(Records drawn from a dataset)

↓↓↓

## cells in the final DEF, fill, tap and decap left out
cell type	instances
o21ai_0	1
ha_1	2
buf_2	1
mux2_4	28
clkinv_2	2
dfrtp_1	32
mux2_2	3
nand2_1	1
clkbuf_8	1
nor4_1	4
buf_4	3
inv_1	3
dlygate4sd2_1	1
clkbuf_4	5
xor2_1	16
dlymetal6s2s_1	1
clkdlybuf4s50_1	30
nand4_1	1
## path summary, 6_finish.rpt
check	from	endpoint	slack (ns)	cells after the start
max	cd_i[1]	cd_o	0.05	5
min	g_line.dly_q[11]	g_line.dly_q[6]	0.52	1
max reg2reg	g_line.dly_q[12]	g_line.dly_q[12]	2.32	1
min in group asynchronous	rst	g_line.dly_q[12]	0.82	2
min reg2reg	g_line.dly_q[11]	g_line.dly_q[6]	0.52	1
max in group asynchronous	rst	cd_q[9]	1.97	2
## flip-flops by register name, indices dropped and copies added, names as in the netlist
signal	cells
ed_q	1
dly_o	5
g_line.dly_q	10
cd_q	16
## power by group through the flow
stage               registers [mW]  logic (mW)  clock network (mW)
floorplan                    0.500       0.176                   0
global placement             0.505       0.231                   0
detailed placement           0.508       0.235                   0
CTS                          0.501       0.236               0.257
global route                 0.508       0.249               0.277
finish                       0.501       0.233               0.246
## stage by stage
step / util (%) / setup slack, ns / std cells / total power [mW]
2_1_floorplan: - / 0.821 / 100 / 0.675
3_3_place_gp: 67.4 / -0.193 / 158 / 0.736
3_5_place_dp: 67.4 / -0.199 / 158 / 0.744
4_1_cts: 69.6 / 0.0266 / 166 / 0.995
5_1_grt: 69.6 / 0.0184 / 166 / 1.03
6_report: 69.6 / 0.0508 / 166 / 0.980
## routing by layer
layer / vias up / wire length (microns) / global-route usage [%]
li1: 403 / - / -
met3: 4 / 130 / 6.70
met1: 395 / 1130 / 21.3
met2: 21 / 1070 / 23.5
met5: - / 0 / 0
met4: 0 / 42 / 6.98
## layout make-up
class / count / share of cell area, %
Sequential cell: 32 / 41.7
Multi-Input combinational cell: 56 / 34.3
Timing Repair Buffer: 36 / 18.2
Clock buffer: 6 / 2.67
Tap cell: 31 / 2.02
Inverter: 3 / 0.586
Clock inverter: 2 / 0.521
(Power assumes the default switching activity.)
`src/rtl/draw_bg_fader_pkg.sv`:
```
// Shared types, colour constants and pixel helpers for the background fader.
package draw_bg_fader_pkg;

    typedef enum logic [1:0] {
        MODE_IDLE   = 2'd0,
        MODE_SINGLE = 2'd1,
        MODE_MULTI  = 2'd2,
        MODE_PAUSE  = 2'd3
    } mode_e;

    typedef enum logic [1:0] {
        SHOW     = 2'd0,
        FADE_OUT = 2'd1,
        FADE_IN  = 2'd2
    } state_e;

    typedef struct packed {
        logic [10:0] hcount;
        logic [10:0] vcount;
        logic        hsync;
        logic        vsync;
        logic        hblnk;
        logic        vblnk;
    } timing_t;

    localparam logic [11:0] COL_BG     = 12'h02F;
    localparam logic [11:0] COL_LINE   = 12'hFFF;
    localparam logic [11:0] COL_FIELD  = 12'h555;
    localparam logic [11:0] COL_BLACK  = 12'h000;
    localparam logic [11:0] COL_TOP    = 12'hFF0;
    localparam logic [11:0] COL_BOTTOM = 12'hF00;
    localparam logic [11:0] COL_LEFT   = 12'h0F0;
    localparam logic [11:0] COL_RIGHT  = 12'h00F;
    localparam logic [11:0] COL_NET_MP = 12'hFF0;

    localparam logic [3:0] LEVEL_MAX = 4'd15;

    // Per-nibble c * (level + 1) >> 4 in 8-bit unsigned arithmetic.
    function automatic logic [11:0] scale_rgb(input logic [11:0] rgb, input logic [3:0] level);
        logic [7:0]  gain;
        logic [7:0]  prod;
        logic [11:0] res;
        gain = 8'(level) + 8'd1;
        res  = '0;
        for (int unsigned i = 0; i < 3; i++) begin
            prod             = 8'(rgb[i*4 +: 4]) * gain;
            res[i*4 +: 4]    = 4'(prod >> 4);
        end
        return res;
    endfunction

    function automatic logic [11:0] dim_rgb(input logic [11:0] rgb);
        return (rgb >> 1) & 12'h777;
    endfunction

endpackage

```
`src/rtl/draw_bg_fader_if.sv`:
```
// VGA timing bundle (counters, syncs, blanking) passed between pipeline stages.
interface draw_bg_fader_if;
    logic [10:0] hcount;
    logic [10:0] vcount;
    logic        hsync;
    logic        vsync;
    logic        hblnk;
    logic        vblnk;

    modport master (output hcount, vcount, hsync, vsync, hblnk, vblnk);
    modport slave  (input  hcount, vcount, hsync, vsync, hblnk, vblnk);
endinterface

```
`src/rtl/draw_bg_fader_fade_ctrl.sv`:
```
// Frame-tick detect and layout-switch control; DRAW_BG_FADE_EN selects the
// fade-out/fade-in sequencer, otherwise the layout switches on the next tick.
module draw_bg_fader_fade_ctrl
    import draw_bg_fader_pkg::*;
#(
    parameter int unsigned FADE_STEP = 1
) (
    input  logic       clk_i,
    input  logic       rst_ni,
    input  logic       vblnk_i,
    input  mode_e      mode_req_i,
`ifdef DRAW_BG_FADE_EN
    output logic [3:0] level_o,
`endif
    output mode_e      mode_cur_o,
    output logic       busy_o
);

    logic vblnk_prev_q;
    logic tick;

    assign tick = vblnk_i & ~vblnk_prev_q;

    // Reset to 1 so a vblank already high at release is not seen as a tick.
    always_ff @(posedge clk_i) begin
        if (!rst_ni) vblnk_prev_q <= 1'b1;
        else         vblnk_prev_q <= vblnk_i;
    end

`ifdef DRAW_BG_FADE_EN
    localparam logic [4:0] STEP = 5'(FADE_STEP);

    state_e     state_q;
    logic [3:0] level_q;
    mode_e      mode_cur_q;
    logic       busy_q;
    logic [4:0] level_sum;
    logic [3:0] level_dn;
    logic [3:0] level_up;

    always_comb begin
        level_dn  = ({1'b0, level_q} >= STEP) ? 4'({1'b0, level_q} - STEP) : 4'd0;
        level_sum = {1'b0, level_q} + STEP;
        level_up  = (level_sum > 5'(LEVEL_MAX)) ? LEVEL_MAX : level_sum[3:0];
    end

    always_ff @(posedge clk_i) begin
        if (!rst_ni) begin
            state_q    <= SHOW;
            level_q    <= LEVEL_MAX;
            mode_cur_q <= MODE_IDLE;
            busy_q     <= 1'b0;
        end else if (tick) begin
            unique case (state_q)
                SHOW: begin
                    if (mode_req_i != mode_cur_q) begin
                        state_q <= FADE_OUT;
                        busy_q  <= 1'b1;
                    end
                end
                FADE_OUT: begin
                    if (level_q == 4'd0) begin
                        mode_cur_q <= mode_req_i;
                        state_q    <= FADE_IN;
                    end else begin
                        level_q <= level_dn;
                    end
                end
                FADE_IN: begin
                    if (level_q == LEVEL_MAX) begin
                        state_q <= SHOW;
                        busy_q  <= 1'b0;
                    end else begin
                        level_q <= level_up;
                    end
                end
                default: state_q <= SHOW;
            endcase
        end
    end

    assign level_o    = level_q;
    assign mode_cur_o = mode_cur_q;
    assign busy_o     = busy_q;
`else
    mode_e mode_cur_q;

    always_ff @(posedge clk_i) begin
        if (!rst_ni)                             mode_cur_q <= MODE_IDLE;
        else if (tick && mode_req_i != mode_cur_q) mode_cur_q <= mode_req_i;
    end

    assign mode_cur_o = mode_cur_q;
    assign busy_o     = (mode_req_i != mode_cur_q);
`endif

endmodule

```
`src/rtl/draw_bg_fader.sv`:
```
// Layout background renderer with a 2-stage pixel pipeline and per-frame
// cross-fade on mode change (fade enabled by defining DRAW_BG_FADE_EN).
module draw_bg_fader
    import draw_bg_fader_pkg::*;
#(
    parameter int HOR_PIXELS = 1024,
    parameter int VER_PIXELS = 768,
    parameter int H_START    = 80,
    parameter int H_SIZE     = 863,
    parameter int V_START    = 80,
    parameter int V_SIZE     = 607,
    parameter int BAR_TOP    = 51,
    parameter int BAR_BOT    = 717,
    parameter int NET_X0     = 506,
    parameter int NET_X1     = 516,
    parameter int FADE_STEP  = 1
) (
    input  logic                   clk65MHz,
    input  logic                   rst_n,
    input  logic [1:0]             mode_req,
    draw_bg_fader_if.slave         tim_in,
    draw_bg_fader_if.master        tim_out,
    output logic [11:0]            out_rgb,
    output logic [1:0]             mode_cur,
    output logic                   busy
);

    localparam logic [10:0] H_LAST    = 11'(HOR_PIXELS - 1);
    localparam logic [10:0] V_LAST    = 11'(VER_PIXELS - 1);
    localparam logic [10:0] FIELD_X0  = 11'(H_START);
    localparam logic [10:0] FIELD_X1  = 11'(H_START + H_SIZE);
    localparam logic [10:0] FIELD_Y0  = 11'(V_START);
    localparam logic [10:0] FIELD_Y1  = 11'(V_START + V_SIZE);
    localparam logic [10:0] BAR_TOP_C = 11'(BAR_TOP);
    localparam logic [10:0] BAR_BOT_C = 11'(BAR_BOT);
    localparam logic [10:0] NET_X0_C  = 11'(NET_X0);
    localparam logic [10:0] NET_X1_C  = 11'(NET_X1);

    mode_e       mode_cur_e;
    timing_t     tim_in_s;
    timing_t     tim_s1_q;
    timing_t     tim_s2_q;
    logic [11:0] rgb_s1_d;
    logic [11:0] rgb_s1_q;
    logic [11:0] rgb_s2_d;
    logic [11:0] rgb_s2_q;
    logic [10:0] hc;
    logic [10:0] vc;
`ifdef DRAW_BG_FADE_EN
    logic [3:0]  level;
`endif

    draw_bg_fader_fade_ctrl #(
        .FADE_STEP (FADE_STEP)
    ) u_fade_ctrl (
        .clk_i      (clk65MHz),
        .rst_ni     (rst_n),
        .vblnk_i    (tim_in.vblnk),
        .mode_req_i (mode_e'(mode_req)),
`ifdef DRAW_BG_FADE_EN
        .level_o    (level),
`endif
        .mode_cur_o (mode_cur_e),
        .busy_o     (busy)
    );

    assign tim_in_s = {tim_in.hcount, tim_in.vcount, tim_in.hsync,
                       tim_in.vsync, tim_in.hblnk, tim_in.vblnk};
    assign hc = tim_in.hcount;
    assign vc = tim_in.vcount;

    always_comb begin
        rgb_s1_d = COL_BLACK;
        if (tim_in.hblnk || tim_in.vblnk) begin
            rgb_s1_d = COL_BLACK;
        end else if (mode_cur_e == MODE_IDLE) begin
            if      (vc == '0)     rgb_s1_d = COL_TOP;
            else if (vc == V_LAST) rgb_s1_d = COL_BOTTOM;
            else if (hc == '0)     rgb_s1_d = COL_LEFT;
            else if (hc == H_LAST) rgb_s1_d = COL_RIGHT;
            else if (hc >= FIELD_X0 && hc < FIELD_X1 && vc >= FIELD_Y0 && vc < FIELD_Y1)
                rgb_s1_d = COL_FIELD;
            else
                rgb_s1_d = COL_BG;
        end else begin
            if (vc < BAR_TOP_C || vc > BAR_BOT_C)
                rgb_s1_d = COL_LINE;
            else if (hc >= NET_X0_C && hc <= NET_X1_C)
                rgb_s1_d = (mode_cur_e == MODE_MULTI) ? COL_NET_MP : COL_LINE;
            else
                rgb_s1_d = COL_BG;
        end
    end

    // Blanked pixels are already black, so scaling and dimming keep them black.
    always_comb begin
        rgb_s2_d = rgb_s1_q;
`ifdef DRAW_BG_FADE_EN
        rgb_s2_d = scale_rgb(rgb_s1_q, level);
`endif
        if (mode_cur_e == MODE_PAUSE) rgb_s2_d = dim_rgb(rgb_s2_d);
    end

    always_ff @(posedge clk65MHz) begin
        if (!rst_n) begin
            tim_s1_q <= '0;
            rgb_s1_q <= '0;
            tim_s2_q <= '0;
            rgb_s2_q <= '0;
        end else begin
            tim_s1_q <= tim_in_s;
            rgb_s1_q <= rgb_s1_d;
            tim_s2_q <= tim_s1_q;
            rgb_s2_q <= rgb_s2_d;
        end
    end

    assign tim_out.hcount = tim_s2_q.hcount;
    assign tim_out.vcount = tim_s2_q.vcount;
    assign tim_out.hsync  = tim_s2_q.hsync;
    assign tim_out.vsync  = tim_s2_q.vsync;
    assign tim_out.hblnk  = tim_s2_q.hblnk;
    assign tim_out.vblnk  = tim_s2_q.vblnk;
    assign out_rgb        = rgb_s2_q;
    assign mode_cur       = mode_cur_e;

endmodule

```
`src/flat_wrapper.sv`:
```
// flat-port wrapper written by rule: the top's interface ports become plain ports
module draw_bg_fader_flat import draw_bg_fader_pkg::*;
#(
    parameter int HOR_PIXELS = 1024,
    parameter int VER_PIXELS = 768,
    parameter int H_START    = 80,
    parameter int H_SIZE     = 863,
    parameter int V_START    = 80,
    parameter int V_SIZE     = 607,
    parameter int BAR_TOP    = 51,
    parameter int BAR_BOT    = 717,
    parameter int NET_X0     = 506,
    parameter int NET_X1     = 516,
    parameter int FADE_STEP  = 1
)
  (clk65MHz, rst_n, mode_req, out_rgb, mode_cur, busy, tim_in_hcount, tim_in_vcount, tim_in_hsync, tim_in_vsync, tim_in_hblnk, tim_in_vblnk, tim_out_hcount, tim_out_vcount, tim_out_hsync, tim_out_vsync, tim_out_hblnk, tim_out_vblnk);
  draw_bg_fader_if tim_in_i ();
  draw_bg_fader_if tim_out_i ();
  input  logic clk65MHz;
  input  logic rst_n;
  input  logic [1:0] mode_req;
  output logic [11:0] out_rgb;
  output logic [1:0] mode_cur;
  output logic busy;
  input wire logic [$bits(tim_in_i.hcount)-1:0] tim_in_hcount;
  input wire logic [$bits(tim_in_i.vcount)-1:0] tim_in_vcount;
  input wire logic [$bits(tim_in_i.hsync)-1:0] tim_in_hsync;
  input wire logic [$bits(tim_in_i.vsync)-1:0] tim_in_vsync;
  input wire logic [$bits(tim_in_i.hblnk)-1:0] tim_in_hblnk;
  input wire logic [$bits(tim_in_i.vblnk)-1:0] tim_in_vblnk;
  output wire logic [$bits(tim_out_i.hcount)-1:0] tim_out_hcount;
  output wire logic [$bits(tim_out_i.vcount)-1:0] tim_out_vcount;
  output wire logic [$bits(tim_out_i.hsync)-1:0] tim_out_hsync;
  output wire logic [$bits(tim_out_i.vsync)-1:0] tim_out_vsync;
  output wire logic [$bits(tim_out_i.hblnk)-1:0] tim_out_hblnk;
  output wire logic [$bits(tim_out_i.vblnk)-1:0] tim_out_vblnk;
  assign tim_in_i.hcount = tim_in_hcount;
  assign tim_in_i.vcount = tim_in_vcount;
  assign tim_in_i.hsync = tim_in_hsync;
  assign tim_in_i.vsync = tim_in_vsync;
  assign tim_in_i.hblnk = tim_in_hblnk;
  assign tim_in_i.vblnk = tim_in_vblnk;
  assign tim_out_hcount = tim_out_i.hcount;
  assign tim_out_vcount = tim_out_i.vcount;
  assign tim_out_hsync = tim_out_i.hsync;
  assign tim_out_vsync = tim_out_i.vsync;
  assign tim_out_hblnk = tim_out_i.hblnk;
  assign tim_out_vblnk = tim_out_i.vblnk;
  draw_bg_fader #(.HOR_PIXELS(HOR_PIXELS), .VER_PIXELS(VER_PIXELS), .H_START(H_START), .H_SIZE(H_SIZE), .V_START(V_START), .V_SIZE(V_SIZE), .BAR_TOP(BAR_TOP), .BAR_BOT(BAR_BOT), .NET_X0(NET_X0), .NET_X1(NET_X1), .FADE_STEP(FADE_STEP)) u_core (.clk65MHz(clk65MHz), .rst_n(rst_n), .mode_req(mode_req), .tim_in(tim_in_i), .tim_out(tim_out_i), .out_rgb(out_rgb), .mode_cur(mode_cur), .busy(busy));
endmodule
```
`config.mk`:
```
export PLATFORM = sky130hd
export DESIGN_NAME = draw_bg_fader_flat
export DESIGN_NICKNAME = d
export VERILOG_FILES = /design/src/rtl/draw_bg_fader_pkg.sv /design/src/rtl/draw_bg_fader_if.sv /design/src/rtl/draw_bg_fader_fade_ctrl.sv /design/src/rtl/draw_bg_fader.sv /design/src/flat_wrapper.sv
export SDC_FILE = /design/constraint.sdc
export NUM_CORES = 1
export LEC_CHECK = 0
export CORE_ASPECT_RATIO = 1.25
export CORE_MARGIN = 10
export CORE_UTILIZATION = 42
export CTS_CLUSTER_DIAMETER = 30
export DETAILED_ROUTE_END_ITERATION = 10
export PLACE_DENSITY = 0.81
export SETUP_SLACK_MARGIN = 0.1
export SYNTH_ARGS = -nofsm -noshare
export SYNTH_HDL_FRONTEND = slang
export SYNTH_HIERARCHICAL = 1
export SYNTH_SLANG_ARGS = --single-unit
```
`constraint.sdc`:
```
create_clock -name clk65MHz -period 1.46 [get_ports clk65MHz]
set_input_delay 0.219 -clock clk65MHz [delete_from_list [all_inputs] [get_ports clk65MHz]]
set_output_delay 0.219 -clock clk65MHz [all_outputs]
set_load 0.01 [all_outputs]
```
**Yosys cells after proc, flatten, opt, wreduce, memory -nomap -nowiden**

Cells that the tools add are included.

- Output and inout bits: 41
- Bits in registers: 79

- Reductions and logical operators: 12
- Muxes and demuxes: 10
- Bitwise gates (word level): 3
- Eq/ne operators: 5
- Magnitude comparators: 8

Operators by type and width:

| cell | number |
|---|---|
| $mux 12 | 7 |
| $eq 11x10->1 const B | 2 |
| $ge 11x7->1 const B | 2 |
| $logic_not 11->1 | 2 |
| $lt 11x10->1 const B | 2 |
| $mux 11 | 2 |
| $ge 11x9->1 const B | 1 |
| $gt 11x10->1 const B | 1 |
| $le 11x10->1 const B | 1 |
| $lt 11x6->1 const B | 1 |
| $logic_and 1x1->1 | 5 |
| $eq 2x2->1 const B | 2 |
| $mux 4 | 1 |
| $reduce_or 2->1 | 2 |
| $logic_not 2->1 | 1 |
| $logic_or 1x1->1 | 2 |
| $ne 2x2->1 | 1 |
| $not 1->1 | 2 |
| $and 1x1->1 | 1 |

**Longest topological paths before layout**

Gate-level depths: netlist of run 1.

- Depth after elaboration: 10
- Mapped depth: 5
- Mapped depth without buffers: 5

**By module**

The synthesis of run 1 kept the hierarchy.

Modules (own cells, without submodules):

| module | area each (um2) | cells an instance | times used | seq. area each (um2) |
|---|---|---|---|---|
| draw_bg_fader | 2304.7 | 223 | 1 | 1381.3 |
| draw_bg_fader_fade_ctrl | 136.4 | 14 | 1 | 60.1 |

**Worst setup path before layout of run 1**

Ideal clock, no wire load.

- Path kind: register -> register
- Start: register u_core.u_fade_ctrl.mode_cur_q[1] (netlist: u_core/u_fade_ctrl/mode_cur_o[1])
- End: register u_core.rgb_s1_q[10]
- Period minus slack after synthesis: 1.434 ns
- Path buffers: 1
- Cell stages (with the launch flop): 5
- Arrival: 1.302 ns
- Path slack: 0.026 ns
- Required time: 1.328 ns
- Cell sequence: dfxtp_1 > buf_2 > nor2_1 > o41ai_2 > o22ai_2

- Longest elaborated chain between the ends: 2

Ends and longest elaborated chain:

| what | RTL line | text |
|---|---|---|
| start: declaration | draw_bg_fader_fade_ctrl.sv:86 | `mode_e mode_cur_q;` |
| start signal: assignment | draw_bg_fader_fade_ctrl.sv:90 | `else if (tick && mode_req_i != mode_cur_q) mode_cur_q <= mode_req_i;` |
| $logic_not 2->1 | draw_bg_fader.sv:76 | `end else if (mode_cur_e == MODE_IDLE) begin` |
| $mux 12 | draw_bg_fader.sv:76 |  |
| end signal: assignment | draw_bg_fader.sv:112 | `rgb_s1_q <= rgb_s1_d;` |
| end: declaration | draw_bg_fader.sv:44 | `logic [11:0] rgb_s1_q;` |

No other way between the ends.
A chain may end at the register's enable or synchronous reset.

**Worst setup path after layout of run 1**

- Start: input port tim_in_hcount[3]
- End: register u_core.rgb_s1_q[10]

- Longest elaborated chain between the ends: 10

Ends and longest elaborated chain:

| what | RTL line | text |
|---|---|---|
| start: declaration | flat_wrapper.sv:25 | `input wire logic [$bits(tim_in_i.hcount)-1:0] tim_in_hcount;` |
| $ge 11x7->1 / $lt 11x10->1 (equally long branches) | draw_bg_fader.sv:81 | `else if (hc >= FIELD_X0 && hc < FIELD_X1 && vc >= FIELD_Y0 && vc < FIELD_Y1)` |
| $logic_and 1x1->1 (3 in series) | draw_bg_fader.sv:81 |  |
| $mux 11 | draw_bg_fader.sv:81 |  |
| $mux 12 | draw_bg_fader.sv:80 | `else if (hc == H_LAST) rgb_s1_d = COL_RIGHT;` |
| $mux 12 | draw_bg_fader.sv:79 | `else if (hc == '0) rgb_s1_d = COL_LEFT;` |
| $mux 12 | draw_bg_fader.sv:78 | `else if (vc == V_LAST) rgb_s1_d = COL_BOTTOM;` |
| $mux 12 | draw_bg_fader.sv:77 | `if (vc == '0) rgb_s1_d = COL_TOP;` |
| $mux 12 * | draw_bg_fader.sv:76 |  |

Every way passes the cells marked *; elsewhere a longest branch is shown, timed or not.

==> impl_metrics.json, run 1 <==
{
  "power_per_cell_area_nw_per_um2": 1150,
  "via_count_of_the_first_global_routing_pass": 1999,
  "die_area_um2": 9280,
  "totalPowerFinal_w": 0.00400,
  "initial_core_util_pct": 42.8,
  "whs_ns": 0.139,
  "tritoncts": "yes",
  "first_pass_iteration_count_of_the_detailed_router": 4,
  "ant_nets": 0,
  "vdd_drop_max_v": 0.000604,
  "flow.area_growth_from_synthesis_pct": 42.5,
  "achievable-frequency_mhz": 753,
  "number_of_antenna_violations_at_the_first_check_in_global_routing": 0,
  "finalCritPeriodShare_pct": 90.9,
  "crit_arrival_ns": 1.60,
  "worstHoldPathType": "input pin to flip-flop",
  "ioPinCount": 71,
  "fin_nets": 358,
  "number_of_buffers_on_the_longest_clock_path": 2,
  "mostFrequentLayoutCells": "sky130_fd_sc_hd__dfxtp_1 (70), sky130_fd_sc_hd__and2_1 (52), sky130_fd_sc_hd__dlygate4sd2_1 (47)",
  "yosysUniqueCellTypes": 37,
  "count_of_warnings_emitted_by_yosys": 6,
  "leak_pwr_nw": 1.60,
  "worst-setup-path-type": "input pin to flip-flop",
  "insertedDiodeCount": 0,
  "post-route-drc-count": 0,
  "layout.cells.most_common": "sky130_fd_sc_hd__dfxtp_1",
  "rows": 31,
  "unrepaired_setup_endpoints_after_global_routing": "true",
  "drt-total-wl_um": 5870,
  "finalMaxSlewViolations": 0,
  "root_buffer": "sky130_fd_sc_hd__clkbuf_8",
  "final_core_util_pct": 61.0,
  "final-instance-count-excl-fill": 399,
  "gp_congestion": 0.869,
  "synth_nets": 267,
  "crit_path_end_kind": "flip-flop",
  "place.port_buffers": 70,
  "synthCells": 237,
  "numCtsBuffers": 9,
  "slew_headroom_pct": 77.3,
  "first_pass_grt_wire_length_um": 9430,
  "r2r_slack_ns": 0.27,
  "synth.yosys.seq_area_share_pct": 59.0,
  "fraction_of_final_layout_cells_sized_beyond_drive_strength_1_pct": 21.6,
  "placed_cells_incl_taps": 379,
  "worst_r2r_path_depth": 4,
  "drt_iter0_drc": 75,
  "clk_latency_ns": 0.35,
  "track_usage_pct": 13.0,
  "crit_path_end": "u_core/rgb_s1_q[10]",
  "cp-start-kind": "input pin",
  "setup_viol": 0,
  "grt_start_max_net_pins": 66,
  "die_y_um": 105,
  "die_w_um": 88.2,
  "htree_levels": 3,
  "timing.clock.skew_ns": 0.00551,
  "max_cap_violations": 0,
  "vias_per_cell": 4.86,
  "clock_sink_count": 72,
  "rr_startpoint": "u_core/u_fade_ctrl/mode_cur_o[1]",
  "avg_inst_size_synth_um2": 10.3,
  "fillCellCount": 479,
  "reg2reg_to": "u_core/rgb_s1_q[3]",
  "syn_area_um2": 2440,
  "worstMarginPinSlew_ns": 0.338,
  "worst_setup_hold_path_clk_slew_ns": 0.07,
  "critPathLaunch": "tim_in_hcount[3]",
  "maximum_fanout_along_the_worst_path": 4,
  "route.vias.total": 1940,
  "grt_overflow_total": 0,
  "run_status": "completed",
  "ys_ff_latch": 72,
  "avgRoutedWirePerCell_um": 14.7,
  "crit_required_ns": 1.74,
  "hold_violations": 0,
  "shortest_clock_period_the_worst_path_allows_after_layout_ns": 1.33,
  "floorplan.core_area_um2": 5700,
  "hpwlAfterDp_um": 4240
}
[sequential cells by signal (all words and copies together), names as in the netlist]
name and flops:
u_core/tim_out.vsync 1, u_core/rgb_s1_q 7, u_core/tim_out.hsync 1, u_core/tim_out.hcount 11, u_core/tim_s1_q 26, u_core/out_rgb 10
u_core/tim_out.hblnk 1, u_core/u_fade_ctrl/mode_cur_o 2, u_core/tim_out.vcount 11, u_core/tim_out.vblnk 1, u_core/u_fade_ctrl/vblnk_prev_q 1
[timing repair]
item,CTS,global route
resized for setup,78,32
hold buffers,0,0
setup buffers,4,0
endpoints found under the hold margin,0,0
pin swaps,8,6
endpoints found under the setup margin,48,8
[layout make-up]
class | instances | area, um^2 | share of cell area [%]
Inverter | 1 | 3.75 | 0.108
Multi-Input combinational cell | 153 | 1000 | 28.7
Timing Repair Buffer | 91 | 742 | 21.3
Clock inverter | 6 | 67.6 | 1.94
Clock buffer | 10 | 138 | 3.96
Tap cell | 66 | 82.6 | 2.37
Sequential cell | 72 | 1450 | 41.6
[worst min path at each step]
| stage | startpoint | to | slack [ns] | depth (start not counted) |
|---|---|---|---|---|
| 2_1_floorplan | rst_n | u_core/u_fade_ctrl/vblnk_prev_q | 0.29 | 1 |
| 3_3_place_gp | u_core/tim_s1_q[13] | u_core/tim_out.vcount[9] | 0.41 | 1 |
| 3_5_place_dp | u_core/tim_s1_q[21] | u_core/tim_out.hcount[6] | 0.42 | 1 |
| 4_1_cts | tim_in_vcount[8] | u_core/tim_s1_q[12] | 0.14 | 2 |
| 5_1_grt | tim_in_vcount[6] | u_core/tim_s1_q[10] | 0.14 | 2 |
| 6_report | tim_in_vcount[6] | u_core/tim_s1_q[10] | 0.14 | 2 |
[report_power, final]
group / total [W] / switching (W) / internal, W
Clock: 0.00158 / 0.000736 / 0.000840
Sequential: 0.00206 / 0.0000228 / 0.00204
Combinational: 0.000362 / 0.000175 / 0.000187
[per-stage QoR]
step           area, um^2  setup WS, ns  TNS (ns)
2_1_floorplan        2440        0.0774         0
3_5_place_dp         3310        -0.519     -3.66
5_1_grt              3480        0.0766         0
6_report             3480         0.133         0
4_1_cts              3490        0.0142         0
3_3_place_gp         3310        -0.486     -3.34
[critical path: stages]
cell and delay (ns):
sky130_fd_sc_hd__dlygate4sd2_1 0.26, sky130_fd_sc_hd__nand4_1 0.13, sky130_fd_sc_hd__or4_4 0.51, sky130_fd_sc_hd__nand2_1 0.11, sky130_fd_sc_hd__o41ai_2 0.09, sky130_fd_sc_hd__buf_4 0.15
sky130_fd_sc_hd__o22ai_2 0.13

↑↑↑

_GOAL OF THE EXERCISE_
The lines in the entries above that carry the word "switching" must be copied.

_OUTPUT FOR THIS EXERCISE_
(Power assumes the default switching activity.)
group / total [W] / switching (W) / internal, W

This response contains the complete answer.